RAL Tier1 weekly operations Overview 20090706
Contents
Overview of Milestones and Metrics
Key High Level dates
- LHC schedule delayed 3 weeks. We now expect first beam in October and first collisions some time in November.
- There will be no formal change in WLCG planning for data taking until the WLCG workshop on 9th July however in the light of
the above delay we will delay our freeze date to 31st August.
- Data taking then expected to continue (with a 2 week stop for Christmas) through much of 2010. Alternative scenarios are being discussed.
- Machine room migration of the Tier-1 has finished.
Key Metrics
Owner | Description | Target | Achieved |
---|---|---|---|
Gareth Smith | Overall Tier-1 SAM Availability (last week) | 97% | 0% |
Gareth Smith | Alice SAM Availability (May) | 97% | 60% |
Gareth Smith | ATLAS SAM Availability (May) | 97% | 80% |
Gareth Smith | CMS SAM availability (May) | 97% | 77% |
Gareth Smith | LHCB SAM availability (May) | 97% | 84% |
Andrew Sansum | Fraction of Tier-1 Staff in Post (May) | 93% | 103% |
Gareth Smith | Number of days where called out (last spreadsheet full week) | 3 | |
Matt Hodges | Percentage met of UB allocation of disk (May) | 100% | 91% |
Matt Hodges | Job Efficiency (May) | 85% | 81% |
Matt Hodges | Farm Occupancy (May) | 85% | 43% |
Matt Viljoen | Number of >Severe CASTOR Incidents (May) | 6 | 1 |
Availability was poor in May. There was a major CASTOR upgrade to the database RAID controllers that overran. There were also a number of network interventions to upgrade the C300 switch. One of these caused severe disruption to CASTOR over much of the day.
Key Production Milestones
A planning meeting has been impossible to schedule and is also impossible over the next two weeks. Therefore I plan to arrange for the production milestones to be added to the tasks database and will press individual task owners to set new dates in the light of the new schedule. Only then will we look at contention - if necessary we will dedicate a Monday 16:00 meeting to the subject.
R89 Migration Summary
Is complete except for the migration of the second (non-HEP) robot
High Level Schedule
Phase II Migration (Tier-1) Mon 22/06/09 Fri 03/07/09 Phase II contingency (Tier-1 Frozen) Mon 06/07/09 Fri 17/07/09 Final Update Window Mon 20/07/09 Wed 26/08/09 Tier-1 Stability Period (2) Thu 29/08/09 Fri 28/08/09 LHC First beam October? LHC Collisions November?
Note that:
- Provided stability is achieved this week, next update window can commence 13 July (1 week early)
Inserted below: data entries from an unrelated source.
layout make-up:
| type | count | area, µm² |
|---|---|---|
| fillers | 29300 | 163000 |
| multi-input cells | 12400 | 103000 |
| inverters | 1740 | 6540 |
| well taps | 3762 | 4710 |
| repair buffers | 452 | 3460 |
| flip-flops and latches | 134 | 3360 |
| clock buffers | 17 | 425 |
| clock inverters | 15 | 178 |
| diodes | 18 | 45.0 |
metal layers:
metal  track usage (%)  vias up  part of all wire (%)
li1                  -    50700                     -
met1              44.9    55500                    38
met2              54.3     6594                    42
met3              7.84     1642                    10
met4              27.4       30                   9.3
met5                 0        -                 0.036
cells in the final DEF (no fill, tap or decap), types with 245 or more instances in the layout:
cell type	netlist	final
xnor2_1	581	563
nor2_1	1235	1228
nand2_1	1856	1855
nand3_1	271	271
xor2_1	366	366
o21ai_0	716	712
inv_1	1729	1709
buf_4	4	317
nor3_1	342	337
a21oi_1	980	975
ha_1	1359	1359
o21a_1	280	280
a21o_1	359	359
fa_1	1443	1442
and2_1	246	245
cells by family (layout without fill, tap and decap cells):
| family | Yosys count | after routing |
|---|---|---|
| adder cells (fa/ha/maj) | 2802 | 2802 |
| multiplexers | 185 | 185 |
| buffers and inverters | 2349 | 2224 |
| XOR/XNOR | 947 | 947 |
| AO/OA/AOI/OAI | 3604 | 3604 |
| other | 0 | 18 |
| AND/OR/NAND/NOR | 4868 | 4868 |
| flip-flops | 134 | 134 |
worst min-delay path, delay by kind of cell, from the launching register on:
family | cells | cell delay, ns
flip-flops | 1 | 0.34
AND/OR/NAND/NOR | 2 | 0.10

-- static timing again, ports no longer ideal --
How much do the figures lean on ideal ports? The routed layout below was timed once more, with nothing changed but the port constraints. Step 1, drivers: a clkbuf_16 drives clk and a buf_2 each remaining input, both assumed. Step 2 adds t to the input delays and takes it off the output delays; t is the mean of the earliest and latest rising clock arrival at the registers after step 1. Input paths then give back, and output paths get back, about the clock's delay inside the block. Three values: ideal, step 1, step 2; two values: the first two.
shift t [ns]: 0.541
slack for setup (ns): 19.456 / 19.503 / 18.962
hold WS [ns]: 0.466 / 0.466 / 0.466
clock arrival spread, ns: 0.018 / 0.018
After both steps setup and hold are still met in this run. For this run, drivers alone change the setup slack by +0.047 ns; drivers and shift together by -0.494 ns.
From an optimization exercise on the open Yosys and OpenROAD flow, aimed at a short achievable clock period and few clock cycles; shortcuts taken in it are not production practice.
Function was checked by simulation only, so behaviour that the tests miss may differ from the original.
No activity file was given, so power comes from the tool's default toggle rates.

==> design/flow/design.v <==
package npu_pkg;
    localparam int EW   = 16;
    localparam int DOTW = 4;
    localparam int VW   = EW * DOTW;
    localparam int VRFD  = 16;
    localparam int VRFAW = 4;
    localparam int INST_DEPTH = 32;
    localparam int INST_ADDRW = 5;
    localparam int IW         = 16;
    localparam int INPUT_BUFFER_SIZE = 8;
    localparam logic [2:0] OP_END  = 3'd0;
    localparam logic [2:0] OP_LOAD = 3'd1;
    localparam logic [2:0] OP_ADD  = 3'd2;
    localparam logic [2:0] OP_SUB  = 3'd3;
    localparam logic [2:0] OP_MUL  = 3'd4;
    localparam logic [2:0] OP_RELU = 3'd5;
    localparam int I_OP_LSB  = 13;
    localparam int I_REPORT  = 12;
    localparam int I_DST_LSB = 8;
    localparam int I_S0_LSB  = 4;
    localparam int I_S1_LSB  = 0;
endpackage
- Final update window is now extended to end of August.
R89 Migration Downtime Plan
Resume CASTOR Service Mon 06/06/09 12:00 Resume batch Service Mon 06/06/09 14:00
Disaster Management
Swine Flu (H1N1) is being handled in the Tier-1 Disaster Management System (currently level 2)
Swine Flu Response Plan
See: https://wiki.e-science.cclrc.ac.uk/web1/bin/view/EScienceInternal/TierOneSwineFlu
Purchasing and Finance
- GRIDPP finalising spend plan
- Commencing current disk and CPU tenders (Dave Corney leading). Target date for disk delivery is end of December. First meeting of HAG has occurred. Expect to have disk paperwork ready next week.
Staffing
- One experiment support post accepted and progressing. Second experiment support post, ready to make offer.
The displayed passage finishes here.